[Recorded data]
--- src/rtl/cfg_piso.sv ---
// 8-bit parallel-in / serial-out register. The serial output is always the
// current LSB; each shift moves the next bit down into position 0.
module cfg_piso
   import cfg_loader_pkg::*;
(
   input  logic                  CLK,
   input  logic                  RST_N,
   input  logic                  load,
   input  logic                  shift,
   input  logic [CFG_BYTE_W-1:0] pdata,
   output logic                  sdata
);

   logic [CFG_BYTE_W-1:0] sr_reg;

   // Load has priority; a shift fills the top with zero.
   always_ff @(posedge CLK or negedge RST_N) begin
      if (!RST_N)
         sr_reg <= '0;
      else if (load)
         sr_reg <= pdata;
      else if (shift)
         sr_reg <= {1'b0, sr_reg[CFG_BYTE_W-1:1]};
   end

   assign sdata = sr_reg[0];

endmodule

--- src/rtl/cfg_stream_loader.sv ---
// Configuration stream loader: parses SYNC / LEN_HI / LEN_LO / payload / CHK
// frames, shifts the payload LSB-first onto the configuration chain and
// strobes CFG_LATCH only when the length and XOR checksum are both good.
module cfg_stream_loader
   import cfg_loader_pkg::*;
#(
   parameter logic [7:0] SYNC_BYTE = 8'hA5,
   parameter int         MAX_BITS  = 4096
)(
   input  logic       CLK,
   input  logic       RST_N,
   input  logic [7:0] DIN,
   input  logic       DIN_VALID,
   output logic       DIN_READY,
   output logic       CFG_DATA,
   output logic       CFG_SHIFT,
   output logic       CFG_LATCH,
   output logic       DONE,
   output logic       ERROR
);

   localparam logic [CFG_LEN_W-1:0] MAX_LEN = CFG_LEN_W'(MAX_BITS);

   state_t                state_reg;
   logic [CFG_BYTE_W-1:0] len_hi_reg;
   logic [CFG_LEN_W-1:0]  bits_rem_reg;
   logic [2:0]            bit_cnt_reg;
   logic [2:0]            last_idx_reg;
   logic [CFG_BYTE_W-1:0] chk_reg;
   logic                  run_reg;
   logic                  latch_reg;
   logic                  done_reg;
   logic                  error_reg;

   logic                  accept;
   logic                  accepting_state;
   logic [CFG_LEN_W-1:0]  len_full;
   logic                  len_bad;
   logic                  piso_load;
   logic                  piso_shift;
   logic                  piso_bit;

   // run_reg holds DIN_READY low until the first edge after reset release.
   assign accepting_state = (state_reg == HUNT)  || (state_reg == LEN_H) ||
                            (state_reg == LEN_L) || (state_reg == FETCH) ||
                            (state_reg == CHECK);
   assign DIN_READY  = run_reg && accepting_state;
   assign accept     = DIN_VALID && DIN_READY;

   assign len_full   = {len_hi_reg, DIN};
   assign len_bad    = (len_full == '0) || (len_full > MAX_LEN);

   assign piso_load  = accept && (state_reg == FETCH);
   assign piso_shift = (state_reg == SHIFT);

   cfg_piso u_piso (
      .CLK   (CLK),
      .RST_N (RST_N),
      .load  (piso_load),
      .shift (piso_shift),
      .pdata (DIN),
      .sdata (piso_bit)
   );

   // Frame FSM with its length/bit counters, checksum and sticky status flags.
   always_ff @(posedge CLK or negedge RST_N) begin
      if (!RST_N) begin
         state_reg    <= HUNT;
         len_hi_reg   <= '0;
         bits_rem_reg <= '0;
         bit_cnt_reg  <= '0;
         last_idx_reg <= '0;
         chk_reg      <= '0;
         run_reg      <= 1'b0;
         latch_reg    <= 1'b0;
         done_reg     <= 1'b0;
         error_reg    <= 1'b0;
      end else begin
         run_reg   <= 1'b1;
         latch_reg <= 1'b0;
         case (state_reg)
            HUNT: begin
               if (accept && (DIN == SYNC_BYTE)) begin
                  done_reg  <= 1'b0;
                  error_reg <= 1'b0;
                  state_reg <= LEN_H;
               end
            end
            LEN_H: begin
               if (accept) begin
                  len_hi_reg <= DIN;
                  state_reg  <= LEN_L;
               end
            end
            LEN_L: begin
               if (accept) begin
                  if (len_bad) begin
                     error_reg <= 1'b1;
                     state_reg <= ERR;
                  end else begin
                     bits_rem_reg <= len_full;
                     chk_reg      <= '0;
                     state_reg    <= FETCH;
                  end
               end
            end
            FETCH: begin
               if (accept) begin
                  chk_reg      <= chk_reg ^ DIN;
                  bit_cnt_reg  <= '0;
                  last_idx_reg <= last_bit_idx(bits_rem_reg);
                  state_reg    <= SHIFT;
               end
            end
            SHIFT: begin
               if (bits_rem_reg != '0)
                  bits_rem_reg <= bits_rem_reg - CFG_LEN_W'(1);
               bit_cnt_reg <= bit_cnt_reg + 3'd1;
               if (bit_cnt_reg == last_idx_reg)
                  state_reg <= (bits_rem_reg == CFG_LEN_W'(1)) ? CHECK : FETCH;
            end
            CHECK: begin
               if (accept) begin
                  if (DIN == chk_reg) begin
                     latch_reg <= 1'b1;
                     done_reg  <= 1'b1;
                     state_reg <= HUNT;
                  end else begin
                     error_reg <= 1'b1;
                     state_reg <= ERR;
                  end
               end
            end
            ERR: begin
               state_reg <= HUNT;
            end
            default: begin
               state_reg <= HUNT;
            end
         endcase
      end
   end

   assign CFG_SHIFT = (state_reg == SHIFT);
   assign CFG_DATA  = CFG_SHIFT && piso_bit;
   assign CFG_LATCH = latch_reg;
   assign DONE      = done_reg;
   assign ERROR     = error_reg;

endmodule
--
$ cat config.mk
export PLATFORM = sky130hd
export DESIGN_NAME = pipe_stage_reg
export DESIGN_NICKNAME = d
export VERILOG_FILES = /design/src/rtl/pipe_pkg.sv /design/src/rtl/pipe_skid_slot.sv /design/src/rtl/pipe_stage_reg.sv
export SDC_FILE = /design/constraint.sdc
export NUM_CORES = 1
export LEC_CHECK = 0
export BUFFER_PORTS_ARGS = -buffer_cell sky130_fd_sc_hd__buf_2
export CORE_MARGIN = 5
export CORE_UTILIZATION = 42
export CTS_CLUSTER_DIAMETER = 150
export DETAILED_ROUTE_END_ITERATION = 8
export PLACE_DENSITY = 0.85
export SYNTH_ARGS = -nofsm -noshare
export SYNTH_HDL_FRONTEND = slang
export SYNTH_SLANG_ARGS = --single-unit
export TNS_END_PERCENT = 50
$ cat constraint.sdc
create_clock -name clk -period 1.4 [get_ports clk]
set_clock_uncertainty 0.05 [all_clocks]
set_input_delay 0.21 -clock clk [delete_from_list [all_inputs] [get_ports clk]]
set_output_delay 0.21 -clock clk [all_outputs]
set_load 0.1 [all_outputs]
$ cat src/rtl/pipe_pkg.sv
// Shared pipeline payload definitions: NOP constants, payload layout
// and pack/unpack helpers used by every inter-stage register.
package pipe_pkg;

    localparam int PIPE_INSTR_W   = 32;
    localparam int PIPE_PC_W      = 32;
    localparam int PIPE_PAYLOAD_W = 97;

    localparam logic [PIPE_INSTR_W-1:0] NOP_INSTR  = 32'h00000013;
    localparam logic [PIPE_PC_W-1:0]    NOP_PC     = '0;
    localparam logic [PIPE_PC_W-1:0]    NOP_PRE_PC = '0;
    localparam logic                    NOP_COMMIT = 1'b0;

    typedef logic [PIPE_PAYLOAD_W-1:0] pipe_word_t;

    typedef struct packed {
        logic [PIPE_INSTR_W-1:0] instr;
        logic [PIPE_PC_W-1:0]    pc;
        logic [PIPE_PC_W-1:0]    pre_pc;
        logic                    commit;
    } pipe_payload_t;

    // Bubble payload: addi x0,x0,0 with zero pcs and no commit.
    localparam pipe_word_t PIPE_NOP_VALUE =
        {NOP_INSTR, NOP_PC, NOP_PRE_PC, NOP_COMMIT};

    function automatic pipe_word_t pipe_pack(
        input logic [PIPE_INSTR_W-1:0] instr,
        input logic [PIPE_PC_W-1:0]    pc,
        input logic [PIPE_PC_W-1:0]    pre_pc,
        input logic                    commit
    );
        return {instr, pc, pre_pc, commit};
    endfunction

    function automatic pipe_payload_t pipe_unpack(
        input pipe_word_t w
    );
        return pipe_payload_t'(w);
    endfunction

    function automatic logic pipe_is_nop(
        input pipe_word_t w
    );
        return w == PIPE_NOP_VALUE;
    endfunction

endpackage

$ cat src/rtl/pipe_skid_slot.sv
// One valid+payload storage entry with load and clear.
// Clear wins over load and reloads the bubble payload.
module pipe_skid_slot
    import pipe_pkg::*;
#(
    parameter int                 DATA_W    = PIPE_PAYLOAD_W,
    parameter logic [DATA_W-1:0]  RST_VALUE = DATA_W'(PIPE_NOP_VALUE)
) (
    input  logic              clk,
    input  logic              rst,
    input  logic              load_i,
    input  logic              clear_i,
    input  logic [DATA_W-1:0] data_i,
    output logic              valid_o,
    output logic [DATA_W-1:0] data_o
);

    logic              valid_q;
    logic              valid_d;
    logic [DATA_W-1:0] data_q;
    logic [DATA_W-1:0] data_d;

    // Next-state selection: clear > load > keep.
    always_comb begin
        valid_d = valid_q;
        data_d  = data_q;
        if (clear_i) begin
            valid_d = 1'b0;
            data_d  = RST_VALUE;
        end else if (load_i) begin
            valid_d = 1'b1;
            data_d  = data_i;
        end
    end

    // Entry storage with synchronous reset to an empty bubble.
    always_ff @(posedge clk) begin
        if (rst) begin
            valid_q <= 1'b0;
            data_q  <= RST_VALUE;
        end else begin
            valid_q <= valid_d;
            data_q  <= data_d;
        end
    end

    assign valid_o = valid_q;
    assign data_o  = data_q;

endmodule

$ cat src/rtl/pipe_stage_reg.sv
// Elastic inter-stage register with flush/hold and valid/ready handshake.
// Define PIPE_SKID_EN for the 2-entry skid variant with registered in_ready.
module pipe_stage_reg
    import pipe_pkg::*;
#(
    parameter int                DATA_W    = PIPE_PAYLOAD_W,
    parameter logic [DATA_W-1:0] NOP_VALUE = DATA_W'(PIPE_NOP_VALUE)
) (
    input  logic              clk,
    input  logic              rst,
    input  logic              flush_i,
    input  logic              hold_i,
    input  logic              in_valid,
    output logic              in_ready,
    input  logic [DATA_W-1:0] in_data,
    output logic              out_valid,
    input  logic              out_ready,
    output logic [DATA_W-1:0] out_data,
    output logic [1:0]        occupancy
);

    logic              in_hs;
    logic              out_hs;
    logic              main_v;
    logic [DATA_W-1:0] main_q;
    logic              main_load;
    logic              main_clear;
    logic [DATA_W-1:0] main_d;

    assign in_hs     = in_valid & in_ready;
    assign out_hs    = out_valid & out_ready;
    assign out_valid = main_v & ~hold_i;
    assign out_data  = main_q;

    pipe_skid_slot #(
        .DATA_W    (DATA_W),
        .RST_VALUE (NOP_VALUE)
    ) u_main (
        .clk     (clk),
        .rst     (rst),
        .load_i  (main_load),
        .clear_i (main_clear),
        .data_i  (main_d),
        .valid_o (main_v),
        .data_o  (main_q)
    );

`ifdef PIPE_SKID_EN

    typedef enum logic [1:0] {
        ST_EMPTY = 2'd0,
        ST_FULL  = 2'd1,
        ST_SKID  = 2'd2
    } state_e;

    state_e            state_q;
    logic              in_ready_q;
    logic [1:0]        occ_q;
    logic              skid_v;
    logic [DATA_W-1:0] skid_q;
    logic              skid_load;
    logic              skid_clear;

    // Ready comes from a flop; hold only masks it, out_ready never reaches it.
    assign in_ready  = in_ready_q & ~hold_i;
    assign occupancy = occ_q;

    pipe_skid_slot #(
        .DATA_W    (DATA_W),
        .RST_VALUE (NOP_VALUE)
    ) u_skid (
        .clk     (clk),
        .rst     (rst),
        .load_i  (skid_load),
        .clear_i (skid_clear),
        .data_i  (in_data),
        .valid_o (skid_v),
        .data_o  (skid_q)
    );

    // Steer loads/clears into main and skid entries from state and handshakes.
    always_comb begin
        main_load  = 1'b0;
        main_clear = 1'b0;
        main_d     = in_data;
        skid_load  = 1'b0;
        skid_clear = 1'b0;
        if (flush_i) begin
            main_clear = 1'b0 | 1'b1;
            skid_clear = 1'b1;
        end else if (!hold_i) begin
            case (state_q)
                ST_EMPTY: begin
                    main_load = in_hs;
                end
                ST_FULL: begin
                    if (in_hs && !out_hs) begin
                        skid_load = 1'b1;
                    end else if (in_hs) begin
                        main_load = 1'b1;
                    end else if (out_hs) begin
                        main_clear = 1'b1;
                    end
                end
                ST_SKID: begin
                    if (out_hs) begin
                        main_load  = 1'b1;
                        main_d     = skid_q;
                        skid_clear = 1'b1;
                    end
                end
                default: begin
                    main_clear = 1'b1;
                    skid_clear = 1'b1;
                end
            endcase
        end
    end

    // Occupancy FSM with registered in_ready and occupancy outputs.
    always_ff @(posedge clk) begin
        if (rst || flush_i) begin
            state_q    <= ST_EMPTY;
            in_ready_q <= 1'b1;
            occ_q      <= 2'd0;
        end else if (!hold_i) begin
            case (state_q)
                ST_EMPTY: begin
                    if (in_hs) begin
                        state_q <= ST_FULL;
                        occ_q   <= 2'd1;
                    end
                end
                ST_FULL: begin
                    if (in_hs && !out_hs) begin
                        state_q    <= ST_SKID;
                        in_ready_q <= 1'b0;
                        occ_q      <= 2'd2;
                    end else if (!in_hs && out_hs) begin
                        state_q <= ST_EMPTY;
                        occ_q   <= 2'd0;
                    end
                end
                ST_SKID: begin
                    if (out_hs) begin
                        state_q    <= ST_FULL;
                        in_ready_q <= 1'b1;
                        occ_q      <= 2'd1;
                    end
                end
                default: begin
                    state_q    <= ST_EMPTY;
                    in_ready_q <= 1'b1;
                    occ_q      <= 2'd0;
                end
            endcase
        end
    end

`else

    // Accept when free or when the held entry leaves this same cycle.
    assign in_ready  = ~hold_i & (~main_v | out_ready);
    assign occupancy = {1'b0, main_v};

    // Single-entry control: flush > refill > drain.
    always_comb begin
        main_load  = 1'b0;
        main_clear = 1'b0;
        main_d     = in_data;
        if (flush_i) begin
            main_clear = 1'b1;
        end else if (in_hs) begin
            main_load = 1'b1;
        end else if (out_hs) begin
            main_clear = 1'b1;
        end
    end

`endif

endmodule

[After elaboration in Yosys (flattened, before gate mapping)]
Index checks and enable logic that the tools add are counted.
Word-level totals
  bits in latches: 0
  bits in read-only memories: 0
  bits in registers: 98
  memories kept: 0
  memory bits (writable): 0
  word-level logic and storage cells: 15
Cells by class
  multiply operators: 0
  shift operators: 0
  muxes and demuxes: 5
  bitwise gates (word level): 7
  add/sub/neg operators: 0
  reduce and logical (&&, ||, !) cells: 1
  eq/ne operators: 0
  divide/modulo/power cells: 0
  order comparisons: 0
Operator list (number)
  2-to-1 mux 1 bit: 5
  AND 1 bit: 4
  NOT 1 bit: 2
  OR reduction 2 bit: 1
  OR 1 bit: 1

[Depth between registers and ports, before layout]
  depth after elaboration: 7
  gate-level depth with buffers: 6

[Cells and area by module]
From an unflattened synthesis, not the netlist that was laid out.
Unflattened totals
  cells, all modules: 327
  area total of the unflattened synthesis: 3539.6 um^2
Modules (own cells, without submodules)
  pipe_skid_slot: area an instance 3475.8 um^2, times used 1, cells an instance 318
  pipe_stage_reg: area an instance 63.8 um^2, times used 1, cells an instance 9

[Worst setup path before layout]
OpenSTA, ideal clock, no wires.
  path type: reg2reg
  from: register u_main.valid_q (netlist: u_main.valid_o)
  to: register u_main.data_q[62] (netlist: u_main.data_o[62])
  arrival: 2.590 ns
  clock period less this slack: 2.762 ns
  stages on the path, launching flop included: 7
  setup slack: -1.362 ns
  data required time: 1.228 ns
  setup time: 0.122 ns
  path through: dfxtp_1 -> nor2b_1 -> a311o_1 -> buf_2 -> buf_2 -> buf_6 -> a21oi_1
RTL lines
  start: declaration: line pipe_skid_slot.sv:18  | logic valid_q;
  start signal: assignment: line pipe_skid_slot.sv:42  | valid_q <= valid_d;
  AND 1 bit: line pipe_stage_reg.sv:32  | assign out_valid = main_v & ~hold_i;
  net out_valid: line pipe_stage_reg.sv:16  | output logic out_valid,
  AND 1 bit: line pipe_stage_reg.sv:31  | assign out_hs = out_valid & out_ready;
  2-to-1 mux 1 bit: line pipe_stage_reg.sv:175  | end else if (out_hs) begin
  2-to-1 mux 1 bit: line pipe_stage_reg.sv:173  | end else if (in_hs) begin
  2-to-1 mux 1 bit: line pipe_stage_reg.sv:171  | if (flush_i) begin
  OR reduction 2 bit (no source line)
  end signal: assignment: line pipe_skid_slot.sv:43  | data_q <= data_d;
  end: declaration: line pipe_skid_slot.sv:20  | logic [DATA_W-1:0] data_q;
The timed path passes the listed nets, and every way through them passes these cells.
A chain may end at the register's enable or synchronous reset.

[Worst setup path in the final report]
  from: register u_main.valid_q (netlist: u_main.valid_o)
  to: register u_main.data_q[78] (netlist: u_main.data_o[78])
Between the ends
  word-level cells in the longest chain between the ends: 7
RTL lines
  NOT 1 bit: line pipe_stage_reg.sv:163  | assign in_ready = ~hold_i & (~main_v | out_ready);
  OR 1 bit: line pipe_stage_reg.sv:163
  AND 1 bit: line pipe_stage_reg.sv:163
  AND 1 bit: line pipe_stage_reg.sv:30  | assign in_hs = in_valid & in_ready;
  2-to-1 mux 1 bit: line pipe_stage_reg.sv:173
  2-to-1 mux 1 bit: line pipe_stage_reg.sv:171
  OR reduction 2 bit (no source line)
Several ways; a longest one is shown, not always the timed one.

• _What is being asked_: Whenever the string "zero" occurs in a line of the entries above, copy that line.

• _Reply to the exercise_:
   // Load has priority; a shift fills the top with zero.
    // Bubble payload: addi x0,x0,0 with zero pcs and no commit.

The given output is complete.